Health Check Setup
A simple web server setup consists of a router and a web server like the figure below.
When the server is overloaded, the response will be very slow and if the web server is down for any reason, the entire web site becomes unavailable.
The solution is to use a WebMux setup as shown by the animated figure below. A WebMux is controlling a group of web servers called a web array or web farm. To the outside world the entire web farm acts as one web server.
Operation
- During normal operation, WebMux directs the web access load according to the configurations.
- If one of the web servers within the farm is down for any reason, WebMux will bypass the failed server and page the operator. The load will be shared with the remaining servers. As long as at least one server within the farm is up and running, the web site is operational to the outside world.
- When the failed server is recovered, WebMux detects its presence automatically. It will share the workload again with the rest of the farm.
- If false alarms occur and the WebMux marks servers dead incorrectly, try the following troubleshooting steps:
- First, if there is any Web Application Firewall or other security processes that block repetitive queries (such as what WebMux health checks would appear as), we would suggest that you whitelist the WebMux IP addresses so those queries will not be subject to any filtering.

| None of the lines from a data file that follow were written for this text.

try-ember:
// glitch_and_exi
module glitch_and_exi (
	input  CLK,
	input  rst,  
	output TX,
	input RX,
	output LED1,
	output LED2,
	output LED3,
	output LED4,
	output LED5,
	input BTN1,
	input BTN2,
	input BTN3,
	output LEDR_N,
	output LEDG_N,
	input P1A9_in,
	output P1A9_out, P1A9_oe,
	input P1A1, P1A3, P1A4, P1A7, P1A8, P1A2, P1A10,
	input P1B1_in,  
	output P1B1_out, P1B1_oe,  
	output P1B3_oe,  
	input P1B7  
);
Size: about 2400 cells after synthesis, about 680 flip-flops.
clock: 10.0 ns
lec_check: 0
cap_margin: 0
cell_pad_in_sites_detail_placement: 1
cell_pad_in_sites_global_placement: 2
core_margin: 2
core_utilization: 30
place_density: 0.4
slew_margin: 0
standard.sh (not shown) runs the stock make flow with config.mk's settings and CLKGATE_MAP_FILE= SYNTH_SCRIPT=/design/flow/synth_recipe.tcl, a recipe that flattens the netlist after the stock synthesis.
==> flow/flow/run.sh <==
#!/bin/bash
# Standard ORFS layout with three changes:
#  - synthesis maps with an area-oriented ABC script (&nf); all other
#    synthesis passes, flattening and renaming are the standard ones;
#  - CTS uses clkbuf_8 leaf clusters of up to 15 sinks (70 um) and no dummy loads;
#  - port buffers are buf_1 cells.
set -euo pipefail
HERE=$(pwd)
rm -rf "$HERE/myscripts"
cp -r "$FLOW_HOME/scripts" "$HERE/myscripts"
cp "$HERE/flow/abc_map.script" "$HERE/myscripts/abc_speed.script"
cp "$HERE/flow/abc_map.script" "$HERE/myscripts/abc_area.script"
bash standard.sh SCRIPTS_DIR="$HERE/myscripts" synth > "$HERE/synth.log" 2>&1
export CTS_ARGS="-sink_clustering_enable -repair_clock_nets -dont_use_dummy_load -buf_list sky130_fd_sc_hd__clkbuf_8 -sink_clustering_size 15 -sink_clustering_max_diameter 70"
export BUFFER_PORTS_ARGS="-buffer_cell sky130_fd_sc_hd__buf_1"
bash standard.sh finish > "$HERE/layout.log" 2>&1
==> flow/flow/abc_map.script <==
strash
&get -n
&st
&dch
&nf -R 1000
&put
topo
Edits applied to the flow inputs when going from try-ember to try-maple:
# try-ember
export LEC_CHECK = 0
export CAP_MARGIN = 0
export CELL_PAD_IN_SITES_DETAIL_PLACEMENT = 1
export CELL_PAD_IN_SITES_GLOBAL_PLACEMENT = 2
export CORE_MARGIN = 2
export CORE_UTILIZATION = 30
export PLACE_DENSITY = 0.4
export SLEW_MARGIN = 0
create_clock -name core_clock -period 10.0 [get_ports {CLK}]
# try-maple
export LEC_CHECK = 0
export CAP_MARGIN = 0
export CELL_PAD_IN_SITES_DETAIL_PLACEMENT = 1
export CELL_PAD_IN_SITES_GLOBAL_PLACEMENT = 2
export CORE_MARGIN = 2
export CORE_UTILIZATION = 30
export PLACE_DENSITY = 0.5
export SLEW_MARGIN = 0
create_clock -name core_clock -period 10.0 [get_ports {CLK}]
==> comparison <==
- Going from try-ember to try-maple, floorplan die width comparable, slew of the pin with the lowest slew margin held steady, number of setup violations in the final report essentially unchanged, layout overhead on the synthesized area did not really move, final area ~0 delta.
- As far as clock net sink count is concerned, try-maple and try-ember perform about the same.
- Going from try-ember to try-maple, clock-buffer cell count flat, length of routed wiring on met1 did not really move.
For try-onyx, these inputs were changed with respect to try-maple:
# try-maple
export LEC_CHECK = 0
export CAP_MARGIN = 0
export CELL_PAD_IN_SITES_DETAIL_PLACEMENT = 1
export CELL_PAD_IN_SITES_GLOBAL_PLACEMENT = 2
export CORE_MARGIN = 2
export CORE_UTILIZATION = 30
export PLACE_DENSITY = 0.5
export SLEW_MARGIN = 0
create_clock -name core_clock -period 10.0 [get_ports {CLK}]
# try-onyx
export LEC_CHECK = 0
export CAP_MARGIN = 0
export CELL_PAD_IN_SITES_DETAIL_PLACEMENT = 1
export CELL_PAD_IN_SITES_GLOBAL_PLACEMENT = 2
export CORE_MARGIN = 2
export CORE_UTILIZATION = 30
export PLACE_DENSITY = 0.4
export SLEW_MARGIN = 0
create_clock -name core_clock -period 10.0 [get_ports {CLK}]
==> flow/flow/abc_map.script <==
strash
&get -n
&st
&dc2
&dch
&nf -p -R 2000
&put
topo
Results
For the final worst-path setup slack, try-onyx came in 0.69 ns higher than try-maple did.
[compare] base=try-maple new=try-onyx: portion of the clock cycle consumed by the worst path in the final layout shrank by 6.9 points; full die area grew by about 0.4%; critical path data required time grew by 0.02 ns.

- Second, if you have not done so already, check your server logs that correlate to the times when the WebMux reports the server unreachable. There may be some event or server reason that is actually legitimately causing the servers not to respond the WebMux health checks.
- Third, if you know for sure that the servers are not unresponsive during those times, you can try increasing the health check timeout value for the service. In the WebMux GUI under Health -> Timeouts, you can try increasing the timeout value of the HTTPS service until you find the value that does not trigger false positives.
A Secondary WebMux
The figure below shows a configuration of two WebMux units.
- One of the WebMux units is setup as primary and the other secondary. During normal operation, the primary is directing the web request traffic.
- The secondary checks the primary periodically. If the primary goes down and does not respond, the secondary takes over.
- Even after the fail over, the secondary continues to check the primary. Should the primary recover, the secondary relinquishes control back to the primary.